Перила больше не кажутся опасными, как и ступеньки – многочисленными и непреодолимыми. На обнаженной коже ног выступают рубины мелких капелек крови: там, где острые осколки зеркала оцарапали эпидермис, где кожи касались полосы плети, они напоминают нераспустившиеся бутоны экзотических цветов на фоне продольных розовых стеблей. Последний росчерк, фатальная метка ожесточенного напоминания о том, что я так сокрушительно потеряла. Но я не уползу в свою нору зализывать сердечные раны подобно подстреленной пантере. Я буду истекать кровью изнутри, но холодный лед не позволит ей покинуть пределы моего тела и унести с собой жизнь. Я по инерции заберу с собой чужое право на счастье, и не имеет значения, что боль его потери не исцелит и не согреет.

Я не хочу оставаться здесь, не хочу!
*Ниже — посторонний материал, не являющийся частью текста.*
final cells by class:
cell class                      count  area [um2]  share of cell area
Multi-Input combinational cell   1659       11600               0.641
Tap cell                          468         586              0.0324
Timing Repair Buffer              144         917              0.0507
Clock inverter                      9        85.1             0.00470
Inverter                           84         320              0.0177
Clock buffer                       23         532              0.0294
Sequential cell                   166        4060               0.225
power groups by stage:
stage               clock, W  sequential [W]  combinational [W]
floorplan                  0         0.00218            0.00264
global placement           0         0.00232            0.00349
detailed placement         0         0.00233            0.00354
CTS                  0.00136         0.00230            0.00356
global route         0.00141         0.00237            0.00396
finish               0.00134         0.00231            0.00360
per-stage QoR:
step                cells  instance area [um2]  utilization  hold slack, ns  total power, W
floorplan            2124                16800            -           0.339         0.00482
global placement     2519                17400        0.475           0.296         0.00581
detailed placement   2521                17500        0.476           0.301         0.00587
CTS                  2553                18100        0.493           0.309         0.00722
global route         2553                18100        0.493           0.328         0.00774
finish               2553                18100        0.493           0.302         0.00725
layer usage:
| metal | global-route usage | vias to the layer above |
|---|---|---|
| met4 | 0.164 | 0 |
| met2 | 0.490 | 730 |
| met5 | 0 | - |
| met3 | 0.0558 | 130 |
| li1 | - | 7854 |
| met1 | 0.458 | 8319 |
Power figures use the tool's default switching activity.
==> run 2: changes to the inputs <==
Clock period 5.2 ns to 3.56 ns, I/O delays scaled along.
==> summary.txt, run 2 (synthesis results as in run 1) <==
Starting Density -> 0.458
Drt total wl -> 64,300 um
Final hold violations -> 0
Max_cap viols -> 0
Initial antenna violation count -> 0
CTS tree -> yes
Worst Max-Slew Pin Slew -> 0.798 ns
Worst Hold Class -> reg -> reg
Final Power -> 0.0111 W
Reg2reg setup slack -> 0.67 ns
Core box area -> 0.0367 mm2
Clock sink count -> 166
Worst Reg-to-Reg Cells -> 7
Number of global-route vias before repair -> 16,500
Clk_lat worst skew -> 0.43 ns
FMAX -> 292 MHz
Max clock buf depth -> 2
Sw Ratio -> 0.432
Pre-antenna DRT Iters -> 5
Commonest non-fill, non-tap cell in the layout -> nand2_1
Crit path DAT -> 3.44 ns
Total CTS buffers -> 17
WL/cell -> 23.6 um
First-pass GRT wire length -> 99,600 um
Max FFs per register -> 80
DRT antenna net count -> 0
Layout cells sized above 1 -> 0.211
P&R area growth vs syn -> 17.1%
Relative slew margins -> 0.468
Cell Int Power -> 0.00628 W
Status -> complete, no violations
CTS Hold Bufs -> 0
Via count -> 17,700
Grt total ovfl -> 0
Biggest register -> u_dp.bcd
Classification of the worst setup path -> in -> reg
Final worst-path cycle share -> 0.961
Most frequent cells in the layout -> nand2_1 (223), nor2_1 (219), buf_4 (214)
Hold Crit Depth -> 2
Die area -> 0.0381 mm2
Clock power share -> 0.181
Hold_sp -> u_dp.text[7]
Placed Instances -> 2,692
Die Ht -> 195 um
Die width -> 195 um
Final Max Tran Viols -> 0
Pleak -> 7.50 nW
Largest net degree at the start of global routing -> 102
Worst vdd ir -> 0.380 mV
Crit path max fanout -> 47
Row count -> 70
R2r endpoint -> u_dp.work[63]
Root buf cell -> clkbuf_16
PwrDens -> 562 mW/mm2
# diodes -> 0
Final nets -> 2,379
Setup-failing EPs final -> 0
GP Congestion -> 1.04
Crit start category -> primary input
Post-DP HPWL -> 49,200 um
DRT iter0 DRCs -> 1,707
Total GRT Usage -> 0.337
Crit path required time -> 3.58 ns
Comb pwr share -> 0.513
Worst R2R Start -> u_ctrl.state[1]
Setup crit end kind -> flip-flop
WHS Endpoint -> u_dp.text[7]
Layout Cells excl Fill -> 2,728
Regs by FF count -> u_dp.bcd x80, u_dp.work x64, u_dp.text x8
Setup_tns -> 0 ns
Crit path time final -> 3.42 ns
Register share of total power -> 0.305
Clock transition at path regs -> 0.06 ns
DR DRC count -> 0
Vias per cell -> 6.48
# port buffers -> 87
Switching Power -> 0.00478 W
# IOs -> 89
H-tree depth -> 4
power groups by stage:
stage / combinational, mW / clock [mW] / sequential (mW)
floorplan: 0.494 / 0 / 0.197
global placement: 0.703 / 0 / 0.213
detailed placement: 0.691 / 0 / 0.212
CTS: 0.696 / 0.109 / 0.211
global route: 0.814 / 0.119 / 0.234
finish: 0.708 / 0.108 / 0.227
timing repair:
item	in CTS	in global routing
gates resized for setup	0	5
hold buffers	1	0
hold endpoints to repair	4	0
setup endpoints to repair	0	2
==> config.mk <==
export PLATFORM = sky130hd
export DESIGN_NAME = block_median_filter
export DESIGN_NICKNAME = d
export VERILOG_FILES = /design/src/hw/rtl/bmf_pkg.sv /design/src/hw/rtl/block_median_filter.sv /design/src/hw/rtl/bmf_cell.sv
export SDC_FILE = /design/constraint.sdc
export NUM_CORES = 2
export LEC_CHECK = 0
export ABC_AREA = 1
export BUFFER_PORTS_ARGS = -buffer_cell sky130_fd_sc_hd__buf_4
export CAP_MARGIN = 20
export CORE_UTILIZATION = 40
export CTS_BUF_LIST = sky130_fd_sc_hd__clkbuf_2 sky130_fd_sc_hd__clkbuf_4 sky130_fd_sc_hd__clkbuf_8
export DETAILED_ROUTE_END_ITERATION = 16
export GPL_TIMING_DRIVEN = 0
export PLACE_DENSITY_LB_ADDON = 0.15
export SYNTH_ARGS = -nofsm -noshare
export SYNTH_HDL_FRONTEND = slang
export SYNTH_HIERARCHICAL = 1
export SYNTH_SLANG_ARGS = --single-unit
==> constraint.sdc <==
create_clock -name aclk -period 27.4 [get_ports aclk]
set_input_delay 5.48 -clock aclk [delete_from_list [all_inputs] [get_ports aclk]]
set_output_delay 5.48 -clock aclk [all_outputs]
set_load 0.01 [all_outputs]
[src/rtl/core/derl_pkg.sv]
// Shared types and constants for the deduplicating event ring log.
// No dependencies; the top level, the ring control and the checker import it.
package derl_pkg;

  localparam int DEF_DEPTH         = 16;
  localparam int DEF_REASON_BITS   = 32;
  localparam int DEF_SNAPSHOT_BITS = 64;

  localparam int STATE_BITS = 2;
  localparam int TIME_BITS  = 32;

  localparam logic KIND_UPDATE = 1'b0;
  localparam logic KIND_READ   = 1'b1;

  localparam logic [STATE_BITS-1:0] STATE_NORMAL = 2'd0;

  localparam logic STATUS_OK        = 1'b0;
  localparam logic STATUS_NOT_FOUND = 1'b1;

  // Per-beat decisions handed from the control unit to the top level.
  typedef struct packed {
    logic wr_en;
    logic rd_en;
    logic was_written;
    logic not_found;
  } derl_ctl_t;

endpackage

[src/rtl/core/dedup_event_ring_log.sv]
// Top level of the deduplicating event ring log: handshake, pipeline, output register.
// Depends on derl_pkg, derl_ram and derl_ctrl.
//
//   channel | direction | handshake          | payload
//   --------+-----------+--------------------+-------------------------------------------
//   in_     | sink      | in_valid/in_stall  | kind, state, reason, time, sensor, index
//   out_    | source    | out_valid/out_stall| status, written, count, record fields
//
// One beat per cycle in, one per cycle out while out_stall is low; an accepted in
// beat passes through stage 1 (the record RAM read is registered) and then the
// result register, which raises out_valid.
// Reset (rst_n low, synchronous) empties the ring and clears the dedup base;
// record memory contents are left as they are and never read before written.
// out_stall backs up through the result stage into in_stall in the same cycle.
module dedup_event_ring_log
  import derl_pkg::*;
#(
  parameter int DEPTH         = DEF_DEPTH,
  parameter int REASON_BITS   = DEF_REASON_BITS,
  parameter int SNAPSHOT_BITS = DEF_SNAPSHOT_BITS
) (
  input  logic                       clk,
  input  logic                       rst_n,
  // input channel
  input  logic                       in_valid,
  output logic                       in_stall,
  input  logic                       in_kind,
  input  logic [STATE_BITS-1:0]      in_event_state,
  input  logic [REASON_BITS-1:0]     in_reason_code,
  input  logic [TIME_BITS-1:0]       in_time_stamp,
  input  logic [SNAPSHOT_BITS-1:0]   in_sensor_word,
  input  logic [$clog2(DEPTH)-1:0]   in_read_index,
  // result channel
  output logic                       out_valid,
  input  logic                       out_stall,
  output logic                       out_status,
  output logic                       out_was_written,
  output logic [$clog2(DEPTH+1)-1:0] out_entry_count,
  output logic [STATE_BITS-1:0]      out_state,
  output logic [REASON_BITS-1:0]     out_reason,
  output logic [TIME_BITS-1:0]       out_time,
  output logic [SNAPSHOT_BITS-1:0]   out_sensor
);

  localparam int AW = $clog2(DEPTH);
  localparam int CW = $clog2(DEPTH + 1);
  localparam int WW = STATE_BITS + REASON_BITS + TIME_BITS + SNAPSHOT_BITS;

  // record word layout, LSB first: sensor, time, reason, state
  localparam int SEN_LO = 0;
  localparam int TIM_LO = SEN_LO + SNAPSHOT_BITS;
  localparam int RSN_LO = TIM_LO + TIME_BITS;
  localparam int STA_LO = RSN_LO + REASON_BITS;

  logic          accept;
  logic          out_free;
  derl_ctl_t     ctl;
  logic [AW-1:0] addr;
  logic [CW-1:0] count;
  logic [WW-1:0] wdata;
  logic [WW-1:0] rdata;
  logic          show_rec;

  // stage 1: RAM read in flight
  logic          s1_v_r, s1_v_nxt;
  logic          s1_kind_r;
  logic          s1_nf_r;
  logic          s1_ww_r;
  logic [CW-1:0] s1_cnt_r;

  // result register
  logic                     out_valid_r, out_valid_nxt;
  logic                     out_status_r;
  logic                     out_ww_r;
  logic [CW-1:0]            out_cnt_r;
  logic [STATE_BITS-1:0]    out_state_r;
  logic [REASON_BITS-1:0]   out_reason_r;
  logic [TIME_BITS-1:0]     out_time_r;
  logic [SNAPSHOT_BITS-1:0] out_sensor_r;

  // result register can load when empty or being drained this cycle
  assign out_free = !out_valid_r || !out_stall;
  // stage 1 can take a beat when empty or moving on
  assign in_stall = s1_v_r && !out_free;
  assign accept   = in_valid && !in_stall;

  derl_ctrl #(
    .DEPTH       (DEPTH),
    .REASON_BITS (REASON_BITS)
  ) u_ctrl (
    .clk         (clk),
    .rst_n       (rst_n),
    .accept      (accept),
    .kind        (in_kind),
    .event_state (in_event_state),
    .reason      (in_reason_code),
    .read_index  (in_read_index),
    .ctl         (ctl),
    .addr        (addr),
    .count       (count)
  );

  assign wdata = {in_event_state, in_reason_code, in_time_stamp, in_sensor_word};

  // Only one beat per cycle, so a read and a write never hit the RAM together.
  derl_ram #(
    .WIDTH (WW),
    .DEPTH (DEPTH)
  ) u_ram (
    .clk   (clk),
    .we    (ctl.wr_en),
    .waddr (addr),
    .wdata (wdata),
    .re    (ctl.rd_en),
    .raddr (addr),
    .rdata (rdata)
  );

  always_comb begin
    s1_v_nxt = s1_v_r;
    if (accept) begin
      s1_v_nxt = 1'b1;
    end else if (out_free) begin
      s1_v_nxt = 1'b0;
    end
    out_valid_nxt = out_free ? s1_v_r : out_valid_r;
  end

  // Record fields go out only for a successful read; everything else shows zero.
  assign show_rec = (s1_kind_r == KIND_READ) && !s1_nf_r;

  always_ff @(posedge clk) begin
    if (!rst_n) begin
      s1_v_r      <= 1'b0;
      out_valid_r <= 1'b0;
    end else begin
      s1_v_r      <= s1_v_nxt;
      out_valid_r <= out_valid_nxt;
    end
  end

  always_ff @(posedge clk) begin
    if (accept) begin
      s1_kind_r <= in_kind;
      s1_nf_r   <= ctl.not_found;
      s1_ww_r   <= ctl.was_written;
      s1_cnt_r  <= count;
    end
  end

  always_ff @(posedge clk) begin
    if (out_free && s1_v_r) begin
      out_status_r <= s1_nf_r ? STATUS_NOT_FOUND : STATUS_OK;
      out_ww_r     <= s1_ww_r;
      out_cnt_r    <= s1_cnt_r;
      out_state_r  <= show_rec ? rdata[STA_LO +: STATE_BITS]    : '0;
      out_reason_r <= show_rec ? rdata[RSN_LO +: REASON_BITS]   : '0;
      out_time_r   <= show_rec ? rdata[TIM_LO +: TIME_BITS]     : '0;
      out_sensor_r <= show_rec ? rdata[SEN_LO +: SNAPSHOT_BITS] : '0;
    end
  end

  assign out_valid       = out_valid_r;
  assign out_status      = out_status_r;
  assign out_was_written = out_ww_r;
  assign out_entry_count = out_cnt_r;
  assign out_state       = out_state_r;
  assign out_reason      = out_reason_r;
  assign out_time        = out_time_r;
  assign out_sensor      = out_sensor_r;

endmodule

[src/rtl/core/derl_ram.sv]
// Generic single-port-write, single-port-read synchronous RAM, registered read.
// No dependencies.
module derl_ram #(
  parameter int WIDTH = 8,
  parameter int DEPTH = 16
) (
  input  logic                     clk,
  input  logic                     we,
  input  logic [$clog2(DEPTH)-1:0] waddr,
  input  logic [WIDTH-1:0]         wdata,
  input  logic                     re,
  input  logic [$clog2(DEPTH)-1:0] raddr,
  output logic [WIDTH-1:0]         rdata
);

  logic [WIDTH-1:0] mem [DEPTH];

  always_ff @(posedge clk) begin
    if (we) begin
      mem[waddr] <= wdata;
    end
  end

  // Read data holds until the next read enable.
  always_ff @(posedge clk) begin
    if (re) begin
      rdata <= mem[raddr];
    end
  end

endmodule

[src/rtl/core/derl_ctrl.sv]
// Ring control: head pointer, fill count, dedup base and slot address math.
// Depends on derl_pkg.
module derl_ctrl
  import derl_pkg::*;
#(
  parameter int DEPTH       = DEF_DEPTH,
  parameter int REASON_BITS = DEF_REASON_BITS
) (
  input  logic                       clk,
  input  logic                       rst_n,
  input  logic                       accept,
  input  logic                       kind,
  input  logic [STATE_BITS-1:0]      event_state,
  input  logic [REASON_BITS-1:0]     reason,
  input  logic [$clog2(DEPTH)-1:0]   read_index,
  output derl_ctl_t                  ctl,
  output logic [$clog2(DEPTH)-1:0]   addr,
  output logic [$clog2(DEPTH+1)-1:0] count
);

  localparam int AW = $clog2(DEPTH);
  localparam int CW = $clog2(DEPTH + 1);
  localparam int SW = AW + 2;

  logic [AW-1:0]          head_r, head_nxt;
  logic [CW-1:0]          count_r, count_nxt;
  logic [STATE_BITS-1:0]  prior_state_r, prior_state_nxt;
  logic [REASON_BITS-1:0] prior_reason_r, prior_reason_nxt;

  logic          is_update;
  logic          is_normal;
  logic          dup;
  logic          do_write;
  logic          not_found;
  logic [AW-1:0] head_inc;
  logic [CW-1:0] count_inc;
  logic [SW-1:0] slot_sum;
  logic [AW-1:0] rd_slot;

  assign is_update = (kind == KIND_UPDATE);
  assign is_normal = (event_state == STATE_NORMAL);
  assign dup       = (event_state == prior_state_r) && (reason == prior_reason_r);
  assign do_write  = is_update && !is_normal && !dup;
  assign not_found = !is_update && (CW'(read_index) >= count_r);

  assign head_inc  = (head_r == AW'(DEPTH - 1)) ? '0 : head_r + 1'b1;
  assign count_inc = (count_r == CW'(DEPTH)) ? count_r : count_r + 1'b1;

  // oldest + index = head + DEPTH - count + index; below 2*DEPTH when index < count
  assign slot_sum = SW'(head_r) + SW'(DEPTH) - SW'(count_r) + SW'(read_index);
  assign rd_slot  = (slot_sum >= SW'(DEPTH)) ? AW'(slot_sum - SW'(DEPTH)) : AW'(slot_sum);

  assign addr  = is_update ? head_r : rd_slot;
  assign count = do_write ? count_inc : count_r;

  assign ctl.wr_en       = accept && do_write;
  assign ctl.rd_en       = accept && !is_update && !not_found;
  assign ctl.was_written = do_write;
  assign ctl.not_found   = not_found;

  always_comb begin
    head_nxt         = head_r;
    count_nxt        = count_r;
    prior_state_nxt  = prior_state_r;
    prior_reason_nxt = prior_reason_r;
    if (accept && is_update) begin
      if (is_normal) begin
        prior_state_nxt  = STATE_NORMAL;
        prior_reason_nxt = '0;
      end else if (do_write) begin
        head_nxt         = head_inc;
        count_nxt        = count_inc;
        prior_state_nxt  = event_state;
        prior_reason_nxt = reason;
      end
    end
  end

  always_ff @(posedge clk) begin
    if (!rst_n) begin
      head_r         <= '0;
      count_r        <= '0;
      prior_state_r  <= STATE_NORMAL;
      prior_reason_r <= '0;
    end else begin
      head_r         <= head_nxt;
      count_r        <= count_nxt;
      prior_state_r  <= prior_state_nxt;
      prior_reason_r <= prior_reason_nxt;
    end
  end

endmodule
Подхватив колготки и забыв о том, что на мне был бюстгальтер, который сейчас валяется где-то с вырванными крючками и деформированными косточками, выхожу в гостиную, игнорируя быстрые шаги за спиной. Если он вцепится мне в плечи и не позволит разжать хватку, я не буду даже сопротивляться. Но совсем не от покорности или безысходности: мое сердце сегодня не заденет ни один болевой надрез, его не ранит надрыв в судорожном шепоте прорвавшегося наконец в слова молчания, до моего сердца не дойдет даже самый щадящий и обнадеживающий аргумент. в поиске телефона роюсь в сумке, высыпая на пол все ее содержимое.

Он меня не останавливает. Тревога сгущается в периметре комнаты, режет затянувшуюся тишину отчаянием черной неотвратимости, пока я стучу по бездушному сенсору…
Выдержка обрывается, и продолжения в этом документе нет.